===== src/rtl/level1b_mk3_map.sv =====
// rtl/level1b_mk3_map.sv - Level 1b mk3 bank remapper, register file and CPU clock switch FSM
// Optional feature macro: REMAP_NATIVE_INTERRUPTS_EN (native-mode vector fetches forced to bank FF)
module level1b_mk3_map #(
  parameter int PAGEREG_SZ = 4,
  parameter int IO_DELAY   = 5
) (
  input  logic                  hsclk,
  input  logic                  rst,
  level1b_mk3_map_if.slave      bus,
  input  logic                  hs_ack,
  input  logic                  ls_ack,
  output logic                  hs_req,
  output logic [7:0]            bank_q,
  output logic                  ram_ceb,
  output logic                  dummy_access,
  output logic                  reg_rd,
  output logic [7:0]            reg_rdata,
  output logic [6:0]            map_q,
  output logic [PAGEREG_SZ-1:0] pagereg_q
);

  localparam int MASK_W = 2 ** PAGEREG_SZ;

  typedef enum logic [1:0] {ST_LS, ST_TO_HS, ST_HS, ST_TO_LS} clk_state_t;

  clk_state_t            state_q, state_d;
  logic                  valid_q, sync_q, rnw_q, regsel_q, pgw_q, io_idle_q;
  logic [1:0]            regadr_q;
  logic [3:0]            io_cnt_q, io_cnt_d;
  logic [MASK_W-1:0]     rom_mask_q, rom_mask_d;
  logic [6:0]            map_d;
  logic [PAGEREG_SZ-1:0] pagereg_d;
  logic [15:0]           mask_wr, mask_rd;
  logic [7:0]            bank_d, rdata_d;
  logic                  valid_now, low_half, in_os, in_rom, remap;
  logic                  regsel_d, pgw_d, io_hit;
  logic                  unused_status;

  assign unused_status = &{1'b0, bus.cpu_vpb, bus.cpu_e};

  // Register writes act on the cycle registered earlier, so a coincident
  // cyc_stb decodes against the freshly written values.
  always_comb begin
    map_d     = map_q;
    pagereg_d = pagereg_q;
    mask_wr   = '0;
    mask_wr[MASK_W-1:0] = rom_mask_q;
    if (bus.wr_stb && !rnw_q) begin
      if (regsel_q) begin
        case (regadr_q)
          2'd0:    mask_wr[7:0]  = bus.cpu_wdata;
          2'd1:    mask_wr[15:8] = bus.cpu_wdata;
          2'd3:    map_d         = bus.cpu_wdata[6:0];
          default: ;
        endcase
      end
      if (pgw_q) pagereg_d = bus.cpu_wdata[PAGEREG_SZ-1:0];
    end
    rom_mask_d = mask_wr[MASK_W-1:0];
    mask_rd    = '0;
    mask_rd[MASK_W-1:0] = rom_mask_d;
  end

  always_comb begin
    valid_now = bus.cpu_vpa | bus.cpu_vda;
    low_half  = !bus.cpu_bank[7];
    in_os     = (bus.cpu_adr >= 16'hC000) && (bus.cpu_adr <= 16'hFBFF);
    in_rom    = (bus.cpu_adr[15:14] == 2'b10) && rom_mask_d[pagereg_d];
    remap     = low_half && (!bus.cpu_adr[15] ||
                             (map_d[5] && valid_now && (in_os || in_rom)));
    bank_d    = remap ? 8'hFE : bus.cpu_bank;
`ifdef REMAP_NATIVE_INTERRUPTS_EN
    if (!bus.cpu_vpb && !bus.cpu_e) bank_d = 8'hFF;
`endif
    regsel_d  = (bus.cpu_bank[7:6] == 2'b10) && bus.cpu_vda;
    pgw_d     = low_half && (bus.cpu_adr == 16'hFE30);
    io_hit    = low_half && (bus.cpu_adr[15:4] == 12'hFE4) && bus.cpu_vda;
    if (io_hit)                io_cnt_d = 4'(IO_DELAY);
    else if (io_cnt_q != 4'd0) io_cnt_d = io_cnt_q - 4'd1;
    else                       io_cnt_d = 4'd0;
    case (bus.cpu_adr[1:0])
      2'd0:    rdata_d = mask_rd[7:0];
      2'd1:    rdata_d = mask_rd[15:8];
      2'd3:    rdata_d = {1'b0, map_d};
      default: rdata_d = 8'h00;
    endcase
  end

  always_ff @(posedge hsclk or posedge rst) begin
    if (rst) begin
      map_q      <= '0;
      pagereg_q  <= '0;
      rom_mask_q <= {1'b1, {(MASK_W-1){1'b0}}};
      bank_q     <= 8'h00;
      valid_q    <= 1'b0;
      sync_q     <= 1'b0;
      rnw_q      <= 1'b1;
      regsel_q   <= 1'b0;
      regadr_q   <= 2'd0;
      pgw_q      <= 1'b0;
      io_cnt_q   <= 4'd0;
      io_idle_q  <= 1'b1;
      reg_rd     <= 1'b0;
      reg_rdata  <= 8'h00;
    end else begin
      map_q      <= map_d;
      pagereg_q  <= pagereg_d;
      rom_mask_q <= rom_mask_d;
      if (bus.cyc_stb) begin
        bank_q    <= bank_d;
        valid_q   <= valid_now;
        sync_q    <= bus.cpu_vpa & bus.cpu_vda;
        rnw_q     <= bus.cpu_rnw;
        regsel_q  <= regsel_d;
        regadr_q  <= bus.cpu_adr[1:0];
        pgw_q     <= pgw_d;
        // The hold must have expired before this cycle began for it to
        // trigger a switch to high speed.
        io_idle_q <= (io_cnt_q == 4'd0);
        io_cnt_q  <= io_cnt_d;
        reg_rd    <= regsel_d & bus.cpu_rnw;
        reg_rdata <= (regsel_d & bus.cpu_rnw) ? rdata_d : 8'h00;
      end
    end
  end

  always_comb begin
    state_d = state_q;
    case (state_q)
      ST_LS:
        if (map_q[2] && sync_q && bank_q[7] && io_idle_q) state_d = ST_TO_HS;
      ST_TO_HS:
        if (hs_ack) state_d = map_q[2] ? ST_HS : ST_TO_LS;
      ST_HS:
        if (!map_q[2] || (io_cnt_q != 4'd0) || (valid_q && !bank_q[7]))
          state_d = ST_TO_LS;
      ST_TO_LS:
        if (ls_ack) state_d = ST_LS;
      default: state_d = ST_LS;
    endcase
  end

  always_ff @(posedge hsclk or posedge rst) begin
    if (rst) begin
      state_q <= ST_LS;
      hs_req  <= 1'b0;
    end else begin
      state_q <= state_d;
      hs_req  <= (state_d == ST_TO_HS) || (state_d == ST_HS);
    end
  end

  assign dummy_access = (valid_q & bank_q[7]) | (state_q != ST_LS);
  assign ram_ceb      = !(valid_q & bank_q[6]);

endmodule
------
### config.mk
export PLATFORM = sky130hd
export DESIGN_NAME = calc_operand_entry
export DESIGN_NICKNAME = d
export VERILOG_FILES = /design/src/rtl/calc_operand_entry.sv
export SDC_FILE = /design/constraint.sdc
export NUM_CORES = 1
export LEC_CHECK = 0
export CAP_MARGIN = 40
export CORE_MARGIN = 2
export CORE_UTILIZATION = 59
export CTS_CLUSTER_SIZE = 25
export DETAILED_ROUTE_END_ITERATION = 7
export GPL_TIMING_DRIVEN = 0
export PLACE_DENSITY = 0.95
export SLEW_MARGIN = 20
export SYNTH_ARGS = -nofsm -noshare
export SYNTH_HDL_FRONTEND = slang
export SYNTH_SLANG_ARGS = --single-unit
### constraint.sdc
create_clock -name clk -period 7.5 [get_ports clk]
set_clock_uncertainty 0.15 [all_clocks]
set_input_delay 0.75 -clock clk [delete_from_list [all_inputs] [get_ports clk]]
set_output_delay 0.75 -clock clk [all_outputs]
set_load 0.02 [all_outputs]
------
> ASSIGNMENT
Above are the entries. Quote exactly the lines from the one bearing "export SYNTH_ARGS = -nofsm -noshare" through the one bearing "set_load 0.02 [all_outputs]".

> SOLUTION TO THE EXERCISE
export SYNTH_ARGS = -nofsm -noshare
export SYNTH_HDL_FRONTEND = slang
export SYNTH_SLANG_ARGS = --single-unit
### constraint.sdc
create_clock -name clk -period 7.5 [get_ports clk]
set_clock_uncertainty 0.15 [all_clocks]
set_input_delay 0.75 -clock clk [delete_from_list [all_inputs] [get_ports clk]]
set_output_delay 0.75 -clock clk [all_outputs]
set_load 0.02 [all_outputs]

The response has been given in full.